Шабрийанн, зорко следивший за Андре-Луи, увидел, что момент самый подходящий, и, сделав ловкий манёвр, оказался под дождём, лицом к лицу с дерзким бретонцем. Он грубо толкнул Андре-Луи, как будто желая освободить себе место под навесом.

Андре-Луи ни на секунду не усомнился относительно цели этого человека, не заблуждались на этот счёт и те, кто стоял поблизости, и сделали запоздалую попытку сомкнуться вокруг нового депутата. Андре-Луи был горько разочарован: он ждал вовсе не Шабрийанна. Разочарование отразилось у него на лице, и самонадеянный Шабрийанн ложно истолковал его.
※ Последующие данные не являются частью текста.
[src/sv/mrc_pkg.sv]
// ----------------------------------------------------------------------------
// mrc_pkg
// Shared types and constants for the mouse report coalescer.
// ----------------------------------------------------------------------------
package mrc_pkg;

  // Default width of the x and y motion accumulators
  localparam int AccWidthDefault = 16;

  // Largest step carried by one report on any axis
  localparam int StepLimit = 127;

  // Item modes
  localparam logic ModeMotion = 1'b0;
  localparam logic ModePoll   = 1'b1;

  // One input transaction as held in the input register
  typedef struct packed {
    logic              mode;
    logic              bus_ready;
    logic              endpoint_ready;
    logic [7:0]        buttons;
    logic signed [15:0] delta_x;
    logic signed [15:0] delta_y;
    logic signed [7:0]  delta_wheel;
    logic signed [7:0]  delta_pan;
  } in_item_t;

  // One outgoing report
  typedef struct packed {
    logic [7:0]        buttons;
    logic signed [7:0] x;
    logic signed [7:0] y;
    logic signed [7:0] wheel;
    logic signed [7:0] pan;
  } report_t;

  // Per-axis control from the decision logic
  typedef struct packed {
    logic update;  // item consumed with bus ready: accumulator may change
    logic add;     // motion item: add the delta
    logic send;    // report goes out: subtract the step
  } axis_ctl_t;

endpackage

[src/sv/mrc_in_reg.sv]
// ----------------------------------------------------------------------------
// mrc_in_reg
// Input register: captures one transaction and holds it until consumed.
// ----------------------------------------------------------------------------
module mrc_in_reg (
  input  logic              clk,
  input  logic              rst,
  input  logic              in_valid,
  output logic              in_ready,
  input  mrc_pkg::in_item_t in_item,
  input  logic              take,
  output logic              item_valid,
  output mrc_pkg::in_item_t item
);

  // Free when empty or when the held item leaves this cycle
  assign in_ready = !item_valid || take;

  // Valid flag
  always_ff @(posedge clk) begin
    if (rst) begin
      item_valid <= 1'b0;
    end else if (in_ready) begin
      item_valid <= in_valid;
    end
  end

  // Payload
  always_ff @(posedge clk) begin
    if (in_ready && in_valid) begin
      item <= in_item;
    end
  end

endmodule

[src/sv/mrc_axis.sv]
// ----------------------------------------------------------------------------
// mrc_axis
// One motion accumulator: saturating add, step clamp and subtract on send.
// ----------------------------------------------------------------------------
module mrc_axis #(
  parameter int ACC_W   = 16,
  parameter int DELTA_W = 16
) (
  input  logic                      clk,
  input  logic                      rst,
  input  mrc_pkg::axis_ctl_t        ctl,
  input  logic signed [DELTA_W-1:0] delta,
  output logic                      nonzero,
  output logic signed [7:0]         step
);

  localparam int SUM_W = ((ACC_W > DELTA_W) ? ACC_W : DELTA_W) + 1;

  localparam logic signed [SUM_W-1:0] ACC_MAX =
    {{(SUM_W - ACC_W + 1){1'b0}}, {(ACC_W - 1){1'b1}}};
  localparam logic signed [SUM_W-1:0] ACC_MIN =
    {{(SUM_W - ACC_W + 1){1'b1}}, {(ACC_W - 1){1'b0}}};
  localparam logic signed [ACC_W-1:0] LIM_HI = ACC_W'(mrc_pkg::StepLimit);
  localparam logic signed [ACC_W-1:0] LIM_LO = -LIM_HI;

  logic signed [ACC_W-1:0] pending;
  logic signed [ACC_W-1:0] pending_next;
  logic signed [SUM_W-1:0] raw_sum;
  logic signed [ACC_W-1:0] sat_sum;
  logic signed [ACC_W-1:0] cur;

  // Saturating add of the delta
  always_comb begin
    raw_sum = SUM_W'(pending) + SUM_W'(delta);
    if (raw_sum > ACC_MAX) begin
      sat_sum = ACC_MAX[ACC_W-1:0];
    end else if (raw_sum < ACC_MIN) begin
      sat_sum = ACC_MIN[ACC_W-1:0];
    end else begin
      sat_sum = raw_sum[ACC_W-1:0];
    end
    cur = ctl.add ? sat_sum : pending;
  end

  assign nonzero = (cur != '0);

  // Clamp to one report step
  always_comb begin
    if (cur > LIM_HI) begin
      step = LIM_HI[7:0];
    end else if (cur < LIM_LO) begin
      step = LIM_LO[7:0];
    end else begin
      step = cur[7:0];
    end
  end

  // Remove what was sent
  assign pending_next = ctl.send ? (cur - ACC_W'(step)) : cur;

  always_ff @(posedge clk) begin
    if (rst) begin
      pending <= '0;
    end else if (ctl.update) begin
      pending <= pending_next;
    end
  end

endmodule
Ну что же, Шабрийанн так Шабрийанн — он не ударит в грязь лицом.

— Кажется, вы толкнули меня, сударь, — очень вежливо заметил Андре-Луи и так толкнул Шабрийанна плечом, что тот вылетел обратно под дождь.

— Я хочу укрыться от дождя, сударь, — резко сказал шевалье.

— Для этого вам необязательно стоять на моих ногах — мне почему-то не нравится, когда мне наступают на ноги. Они у меня очень чувствительны, сударь. Возможно, вы этого не знали. Пожалуйста, ни слова больше.

— Да я ничего и не говорю, грубиян вы этакий! — воскликнул шевалье, не вполне владея собой.

— Неужели? А я полагал, что вы собираетесь извиниться.

— Извиниться? — засмеялся Шабрийанн. — Перед вами? А знаете, вы просто смешны! — Он снова шагнул под навес и на глазах у всех грубо вытолкнул Андре-Луи.

— Ах! — закричал Андре-Луи с гримасой. — Вы сделали мне больно, сударь. Я же просил не толкать меня! — Он повысил голос, чтобы его все слышали, и ещё раз отправил господина де Шабрийанна под дождь.

Хотя Андре-Луи был худощав, у него была железная рука благодаря ежедневным усердным занятиям со шпагой, к тому же он вложил в толчок всю свою силу. Его противник отлетел на несколько шагов и, зацепившись за бревно, оставленное каким-то рабочим, сел прямо в лужу.

Все свидетели происшествия разразились смехом, а нарядный господин встал, с ног до головы обрызганный грязью, и в ярости подскочил к Андре-Луи.

Этот бретонец сделал его смешным, что было абсолютно непростительно.

— Вы мне за это заплатите, — захлёбывался Шабрийанн. — Я убью вас.

Андре-Луи рассмеялся прямо ему в лицо, и в наступившей тишине прозвучали слова:

— О, так вот чего вы желаете? Почему же вы сразу не сказали? Мне бы не пришлось сбивать вас с ног. Я полагал, что господа вашей профессии справляются с делами подобного рода не без изящества, соблюдая при этом правила хорошего тона. Если бы вы вели себя именно так, не пострадали бы ваши панталоны.

— Когда мы встретимся? — зарычал Шабрийанн, побагровевший от ярости.

— Когда вам угодно, сударь. Решайте сами, когда вам удобнее меня убить. Мне кажется, вы заявили именно об этом намерении, не так ли? — Андре-Луи был сама учтивость.